En el páramo de Mad Max, Immortan Joe levanta su tiranía sobre un colapso ecológico y social total: cuando el agua escasea y el Estado ya no existe, quien controla el recurso escaso dicta las nuevas reglas, y una población sedienta las acata como liturgia. Y en clave más íntima, el Light Yagami de Death Note arranca de una tensión mertoniana pura: un sistema de justicia que percibe como fallido y una meta —un mundo limpio— que decide alcanzar por una vía que ninguna norma autoriza. Distinto disfraz, misma maquinaria: un orden percibido como roto justifica a quien promete imponer el suyo.

Por qué importa

El antídoto no es más miedo, es más estructura legítima

Durkheim y Merton coinciden en un punto útil: la salida de la anomia no pasa por un salvador, sino por reconstruir normas compartidas y reabrir vías legítimas hacia las metas colectivas. El tirano ofrece el atajo contrario —orden a cambio de libertad— y por eso prospera donde las instituciones ya han fallado.
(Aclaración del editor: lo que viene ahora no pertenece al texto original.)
==> config.mk <==
export PLATFORM = sky130hd
export DESIGN_NAME = wrt_watchdog
export DESIGN_NICKNAME = d
export VERILOG_FILES = /design/src/pkg/wrt_pkg.sv /design/src/rtl/wrt_osc_tick.sv /design/src/rtl/wrt_unlock.sv /design/src/rtl/wrt_watchdog.sv
export SDC_FILE = /design/constraint.sdc
export NUM_CORES = 1
export LEC_CHECK = 0
export ABC_AREA = 0
export BUFFER_PORTS_ARGS = -buffer_cell sky130_fd_sc_hd__clkbuf_2
export CORE_ASPECT_RATIO = 0.6
export CORE_MARGIN = 1.5
export CORE_UTILIZATION = 23
export DETAILED_ROUTE_END_ITERATION = 10
export MAX_ROUTING_LAYER = met4
export PLACE_DENSITY_LB_ADDON = 0.3
export SETUP_SLACK_MARGIN = 0.3
export SYNTH_ARGS = -nofsm -noshare
export SYNTH_HDL_FRONTEND = slang
export SYNTH_SLANG_ARGS = --single-unit
==> constraint.sdc <==
create_clock -name clk_sys -period 7.7 [get_ports clk_sys]
set_input_delay 0.77 -clock clk_sys [delete_from_list [all_inputs] [get_ports clk_sys]]
set_output_delay 0.77 -clock clk_sys [all_outputs]
set_load 0.01 [all_outputs]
Reconocer el momento en que el miedo empieza a justificar cesiones «temporales» es la mejor vacuna ciudadana contra el aplauso que mata la libertad.

En resumen

El caos que fabrica tiranos, descifrado

  • La anomia (Durkheim) es un estado de la sociedad: un vacío de normas compartidas que dispara la ansiedad y la búsqueda de estructura.
  • La tensión (Merton) nace del desajuste entre las metas que la cultura impone y los medios legítimos que reparte para lograrlas.
  • El líder autoritario rara vez crea el caos: lo identifica, amplifica el miedo y se ofrece como la única estructura disponible.
  • Palpatine perfecciona la jugada fabricando la crisis que luego promete resolver; el pueblo entrega el poder aliviado, no vencido.
  • Randall Flagg, Immortan Joe y Light Yagami repiten el patrón: un orden percibido como roto justifica a quien impone el suyo.
  • Explicar por qué el vacío atrae tiranos no los disculpa: es lo que permite reconocer la trampa mientras se tiende.
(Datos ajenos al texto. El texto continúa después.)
--- src/fls_fields_if.sv ---
`timescale 1ns/100ps
interface fls_fields_if;
  logic       link_type;
  logic [3:0] phys_raw;
  logic [3:0] log_raw;
  logic [3:0] act_w_raw;
  logic [3:0] sup_w_raw;
  logic [7:0] act_s_raw;
  logic [7:0] sup_s_raw;
  logic [7:0] act_w;
  logic [7:0] sup_w;
  logic [7:0] ltype;
  logic [7:0] phys_log;
  logic [7:0] act_s;
  logic [7:0] sup_s;

  modport fmt (
    input  link_type, phys_raw, log_raw, act_w_raw, sup_w_raw, act_s_raw, sup_s_raw,
    output act_w, sup_w, ltype, phys_log, act_s, sup_s
  );
  modport user (
    output link_type, phys_raw, log_raw, act_w_raw, sup_w_raw, act_s_raw, sup_s_raw,
    input  act_w, sup_w, ltype, phys_log, act_s, sup_s
  );
endinterface : fls_fields_if

--- src/fls_field_fmt.sv ---
`timescale 1ns/100ps
module fls_field_fmt (
  fls_fields_if.fmt f
);

  logic       link_up;
  logic [3:0] phys_code;
  logic [3:0] log_code;

  // Out-of-range state codes are reported as Ethernet zero rather than leak.
  assign link_up   = f.link_type && (f.phys_raw == fls_pkg::PHYS_LINK_UP);
  assign phys_code = (f.link_type && f.phys_raw <= fls_pkg::PHYS_MAX) ?
                     f.phys_raw : fls_pkg::PHYS_ETHERNET;
  assign log_code  = (f.link_type && f.log_raw <= fls_pkg::LOG_MAX) ?
                     f.log_raw : fls_pkg::LOG_ETHERNET;

  assign f.act_w    = link_up ? {4'h0, f.act_w_raw} : 8'h00;
  assign f.sup_w    = f.link_type ? {4'h0, f.sup_w_raw} : 8'h00;
  assign f.ltype    = {7'h00, f.link_type};
  assign f.phys_log = {phys_code, log_code};
  assign f.act_s    = link_up ? f.act_s_raw : 8'h00;
  assign f.sup_s    = f.link_type ? f.sup_s_raw : 8'h00;

endmodule : fls_field_fmt

--- src/fls_query.sv ---
`timescale 1ns/100ps
module fls_query #(
  parameter int REQ_LEN = fls_pkg::REQ_LEN
) (
  input  wire logic       CLK_SYS,
  input  wire logic       RST_N,
  input  wire logic       RQ_VALID,
  input  wire logic [7:0] RQ_DATA,
  input  wire logic       RQ_LAST,
  input  wire logic       RQ_CSUM_ERR,
  input  wire logic       RQ_ID_ERR,
  output logic            RQ_READY,
  output logic            RS_VALID,
  output logic [7:0]      RS_DATA,
  output logic [5:0]      RS_INDEX,
  output logic            RS_LAST,
  output logic [7:0]      RS_TYPE,
  input  wire logic       RS_READY,
  input  wire logic [3:0] PHYS_STATE,
  input  wire logic [3:0] LOG_STATE,
  input  wire logic [3:0] ACT_LANE_WIDTH,
  input  wire logic [7:0] ACT_SPEED_GRADE,
  input  wire logic [7:0] ADDR,
  input  wire logic [31:0] WR_DATA,
  input  wire logic       WR_STB,
  input  wire logic       RD_STB,
  output logic [31:0]     RD_DATA
);

  ////////////////////////////////////////////////////////////////////////////

  if (REQ_LEN < fls_pkg::REQ_TYPE_POS + 1 || REQ_LEN > 63) begin : g_len_check
    $error("REQ_LEN out of range.");
  end

  localparam logic [5:0] TYPE_POS = 6'(fls_pkg::REQ_TYPE_POS);
  localparam logic [5:0] LEN_MAX  = 6'(REQ_LEN - 1);

  fls_pkg::fls_state_e state_reg;

  logic [1:0]  ctrl_reg;
  logic [3:0]  sup_width_reg;
  logic [7:0]  sup_speed_reg;
  logic [31:0] rd_data_reg;

  logic [5:0]  rx_idx_reg;
  logic [7:0]  rx_type_reg;
  logic        type_seen_reg;
  logic [7:0]  last_type_reg;

  logic [5:0]  tx_idx_reg;
  logic [5:0]  tx_idx_next;
  logic [7:0]  tx_data_reg;
  logic [7:0]  rs_type_reg;

  logic [7:0]  snap_act_w_reg;
  logic [7:0]  snap_sup_w_reg;
  logic [7:0]  snap_ltype_reg;
  logic [7:0]  snap_phys_log_reg;
  logic [7:0]  snap_act_s_reg;
  logic [7:0]  snap_sup_s_reg;

  logic [7:0]  cnt_answer_reg;
  logic [7:0]  cnt_csum_reg;
  logic [7:0]  cnt_id_reg;
  logic [7:0]  cnt_skip_reg;

  logic        rx_take;
  logic        rx_end;
  logic        is_query;
  logic        fault_csum;
  logic        fault_id;
  logic        accept;
  logic        skip;
  logic        tx_take;
  logic        tx_done;
  logic        cnt_clear;
  logic        type_now;
  logic [7:0]  type_cur;

  fls_fields_if fields ();

  ////////////////////////////////////////////////////////////////////////////
  // Field formatting from live port state and configuration.

  assign fields.link_type = ctrl_reg[fls_pkg::CTRL_LTYPE_BIT];
  assign fields.phys_raw  = PHYS_STATE;
  assign fields.log_raw   = LOG_STATE;
  assign fields.act_w_raw = ACT_LANE_WIDTH;
  assign fields.sup_w_raw = sup_width_reg;
  assign fields.act_s_raw = ACT_SPEED_GRADE;
  assign fields.sup_s_raw = sup_speed_reg;

  fls_field_fmt u_fmt (
    .f (fields.fmt)
  );

  ////////////////////////////////////////////////////////////////////////////
  // Request decode.

  assign RQ_READY   = (state_reg == fls_pkg::ST_RECV);
  assign rx_take    = RQ_VALID && RQ_READY;
  // The byte at the nominal length ends the request as if it were marked last.
  assign rx_end     = rx_take && (RQ_LAST || rx_idx_reg == LEN_MAX);

  // The type byte may be the final byte, so the live byte is decoded as well.
  assign type_now   = rx_take && (rx_idx_reg == TYPE_POS);
  assign type_cur   = type_now ? RQ_DATA : rx_type_reg;
  assign is_query   = (type_seen_reg || type_now)
                   && (type_cur == fls_pkg::CMD_LINK_QUERY);
  assign fault_csum = RQ_CSUM_ERR;
  assign fault_id   = RQ_ID_ERR;

  // A fault on a request of any type is counted; only a clean query answers.
  assign accept = rx_end && is_query && !fault_csum && !fault_id
               && ctrl_reg[fls_pkg::CTRL_CAP_BIT];
  assign skip   = rx_end && !fault_csum && !fault_id && !accept;

  always_ff @(posedge CLK_SYS) begin
    if (!RST_N) begin
      rx_idx_reg <= 6'h00;
    end else if (rx_end) begin
      rx_idx_reg <= 6'h00;
    end else if (rx_take) begin
      rx_idx_reg <= rx_idx_reg + 6'h01;
    end
  end

  always_ff @(posedge CLK_SYS) begin
    if (!RST_N) begin
      rx_type_reg   <= 8'h00;
      type_seen_reg <= 1'b0;
    end else if (rx_end) begin
      type_seen_reg <= 1'b0;
    end else if (rx_take && rx_idx_reg == TYPE_POS) begin
      rx_type_reg   <= RQ_DATA;
      type_seen_reg <= 1'b1;
    end
  end

  always_ff @(posedge CLK_SYS) begin
    if (!RST_N) begin
      last_type_reg <= 8'h00;
    end else if (rx_end && (type_seen_reg || type_now)) begin
      last_type_reg <= type_cur;
    end
  end

  ////////////////////////////////////////////////////////////////////////////
  // Snapshot so the reply stays coherent while the port state moves on.

  always_ff @(posedge CLK_SYS) begin
    if (!RST_N) begin
      snap_act_w_reg    <= 8'h00;
      snap_sup_w_reg    <= 8'h00;
      snap_ltype_reg    <= 8'h00;
      snap_phys_log_reg <= 8'h00;
      snap_act_s_reg    <= 8'h00;
      snap_sup_s_reg    <= 8'h00;
    end else if (accept) begin
      snap_act_w_reg    <= fields.act_w;
      snap_sup_w_reg    <= fields.sup_w;
      snap_ltype_reg    <= fields.ltype;
      snap_phys_log_reg <= fields.phys_log;
      snap_act_s_reg    <= fields.act_s;
      snap_sup_s_reg    <= fields.sup_s;
    end
  end

  ////////////////////////////////////////////////////////////////////////////
  // Response byte map.

  function automatic logic [7:0] rsp_byte(input logic [5:0] idx);
    logic [7:0] b;
    b = 8'h00;
    case (idx)
      6'h10:   b = fls_pkg::RSP_CODE_OK[15:8];
      6'h11:   b = fls_pkg::RSP_CODE_OK[7:0];
      6'h12:   b = fls_pkg::RSN_CODE_NONE[15:8];
      6'h13:   b = fls_pkg::RSN_CODE_NONE[7:0];
      6'h1C:   b = snap_act_w_reg;
      6'h1D:   b = snap_sup_w_reg;
      6'h1E:   b = snap_ltype_reg;
      6'h1F:   b = snap_phys_log_reg;
      6'h21:   b = snap_act_s_reg;
      6'h23:   b = snap_sup_s_reg;
      default: b = 8'h00;
    endcase
    return b;
  endfunction : rsp_byte

  ////////////////////////////////////////////////////////////////////////////
  // Response sequencing.

  assign RS_VALID    = (state_reg == fls_pkg::ST_SEND);
  assign tx_take     = RS_VALID && RS_READY;
  assign tx_done     = tx_take && (tx_idx_reg == fls_pkg::RSP_LAST_IDX);
  assign tx_idx_next = tx_idx_reg + 6'h01;

  // One reply at a time: requests are held off until its last byte is taken.
  always_ff @(posedge CLK_SYS) begin
    if (!RST_N) begin
      state_reg <= fls_pkg::ST_RECV;
    end else begin
      case (state_reg)
        fls_pkg::ST_RECV: begin
          if (accept) begin
            state_reg <= fls_pkg::ST_SEND;
          end
        end
        fls_pkg::ST_SEND: begin
          if (tx_done) begin
            state_reg <= fls_pkg::ST_RECV;
          end
        end
        default: state_reg <= fls_pkg::ST_RECV;
      endcase
    end
  end

  // The next byte is fetched on each take, so RS_DATA is always a flop output.
  always_ff @(posedge CLK_SYS) begin
    if (!RST_N) begin
      tx_idx_reg  <= fls_pkg::RSP_FIRST_IDX;
      tx_data_reg <= 8'h00;
    end else if (accept) begin
      tx_idx_reg  <= fls_pkg::RSP_FIRST_IDX;
      tx_data_reg <= fls_pkg::RSP_CODE_OK[15:8];
    end else if (tx_take && !tx_done) begin
      tx_idx_reg  <= tx_idx_next;
      tx_data_reg <= rsp_byte(tx_idx_next);
    end
  end

  // The reply type stays up after a reply; only reset takes it back to zero.
  always_ff @(posedge CLK_SYS) begin
    if (!RST_N) begin
      rs_type_reg <= 8'h00;
    end else if (accept) begin
      rs_type_reg <= fls_pkg::RSP_LINK_QUERY;
    end
  end

  assign RS_DATA  = tx_data_reg;
  assign RS_INDEX = tx_idx_reg;
  assign RS_LAST  = RS_VALID && (tx_idx_reg == fls_pkg::RSP_LAST_IDX);
  assign RS_TYPE  = rs_type_reg;

  ////////////////////////////////////////////////////////////////////////////
  // Event counters; an event in the clearing cycle still counts as one.

  assign cnt_clear = WR_STB && (ADDR == fls_pkg::ADDR_COUNTS);

  always_ff @(posedge CLK_SYS) begin
    if (!RST_N) begin
      cnt_answer_reg <= 8'h00;
    end else if (cnt_clear) begin
      cnt_answer_reg <= {7'h00, accept};
    end else if (accept && cnt_answer_reg != 8'hFF) begin
      cnt_answer_reg <= cnt_answer_reg + 8'h01;
    end
  end

  always_ff @(posedge CLK_SYS) begin
    if (!RST_N) begin
      cnt_csum_reg <= 8'h00;
    end else if (cnt_clear) begin
      cnt_csum_reg <= {7'h00, rx_end && fault_csum};
    end else if (rx_end && fault_csum && cnt_csum_reg != 8'hFF) begin
      cnt_csum_reg <= cnt_csum_reg + 8'h01;
    end
  end

  always_ff @(posedge CLK_SYS) begin
    if (!RST_N) begin
      cnt_id_reg <= 8'h00;
    end else if (cnt_clear) begin
      cnt_id_reg <= {7'h00, rx_end && fault_id};
    end else if (rx_end && fault_id && cnt_id_reg != 8'hFF) begin
      cnt_id_reg <= cnt_id_reg + 8'h01;
    end
  end

  always_ff @(posedge CLK_SYS) begin
    if (!RST_N) begin
      cnt_skip_reg <= 8'h00;
    end else if (cnt_clear) begin
      cnt_skip_reg <= {7'h00, skip};
    end else if (skip && cnt_skip_reg != 8'hFF) begin
      cnt_skip_reg <= cnt_skip_reg + 8'h01;
    end
  end

  ////////////////////////////////////////////////////////////////////////////
  // Register port.

  // Writes to unmapped offsets are dropped; the port never stalls the master.
  always_ff @(posedge CLK_SYS) begin
    if (!RST_N) begin
      ctrl_reg <= fls_pkg::CTRL_RESET;
    end else if (WR_STB && ADDR == fls_pkg::ADDR_CTRL) begin
      ctrl_reg <= WR_DATA[1:0];
    end
  end

  always_ff @(posedge CLK_SYS) begin
    if (!RST_N) begin
      sup_width_reg <= fls_pkg::SUP_WIDTH_RST;
    end else if (WR_STB && ADDR == fls_pkg::ADDR_SUP_WIDTH) begin
      sup_width_reg <= WR_DATA[3:0];
    end
  end

  always_ff @(posedge CLK_SYS) begin
    if (!RST_N) begin
      sup_speed_reg <= fls_pkg::SUP_SPEED_RST;
    end else if (WR_STB && ADDR == fls_pkg::ADDR_SUP_SPEED) begin
      sup_speed_reg <= WR_DATA[7:0];
    end
  end

  // Read data stand for the cycle after each cycle of read strobe and return to zero otherwise.
  always_ff @(posedge CLK_SYS) begin
    if (!RST_N) begin
      rd_data_reg <= 32'h0000_0000;
    end else if (RD_STB) begin
      case (ADDR)
        fls_pkg::ADDR_CTRL:      rd_data_reg <= {30'h0, ctrl_reg};
        fls_pkg::ADDR_SUP_WIDTH: rd_data_reg <= {28'h0, sup_width_reg};
        fls_pkg::ADDR_SUP_SPEED: rd_data_reg <= {24'h0, sup_speed_reg};
        fls_pkg::ADDR_COUNTS:    rd_data_reg <= {cnt_skip_reg, cnt_id_reg,
                                                 cnt_csum_reg, cnt_answer_reg};
        fls_pkg::ADDR_STATUS:    rd_data_reg <= {16'h0, last_type_reg,
                                                 7'h00, RS_VALID};
        default:                 rd_data_reg <= 32'h0000_0000;
      endcase
    end else begin
      rd_data_reg <= 32'h0000_0000;
    end
  end

  assign RD_DATA = rd_data_reg;

endmodule : fls_query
Fuentes · para seguir leyendo

  • Durkheim, É. (1893). De la division du travail social (La división del trabajo social). París: Félix Alcan.
  • Durkheim, É. (1897). Le suicide (El suicidio). París: Félix Alcan.
  • Merton, R. K. (1938). «Social Structure and Anomie». American Sociological Review, 3(5), 672-682.
  • Messner, S. F. & Rosenfeld, R. (1994). Crime and the American Dream. Belmont: Wadsworth.

Preguntas frecuentes

¿Qué diferencia hay entre anomia y tensión?

La anomia, formulada por Durkheim, describe un estado de la sociedad: la debilitación de las normas compartidas que deja a las personas sin referencias claras. La tensión, desarrollada por Merton, se centra en el desajuste entre las metas que la cultura impone como deseables y los medios legítimos disponibles para alcanzarlas. La primera describe el vacío; la segunda, la presión que ese vacío genera.

¿Por qué un pueblo entrega el poder a un líder autoritario?

Porque el autoritario se presenta como la estructura que el caos ha arrebatado. En un contexto de anomia, la incertidumbre resulta más angustiante que la dominación ordenada, y la promesa de seguridad a cambio de libertad parece un intercambio razonable. Suele lograrse mediante cesiones pequeñas y sucesivas, cada una justificada por una amenaza, no con un único gran golpe.

Explicar a Palpatine con teoría social, ¿no es justificarlo?

No. Describir por qué el colapso del orden hace atractivo al hombre fuerte explica el mecanismo, no lo aprueba. En kriminis lo resumimos así: explicar no es exculpar. Comprender cómo se fabrica y se ocupa el vacío es precisamente lo que permite reconocer la manipulación y resistirse al aplauso que la legitima.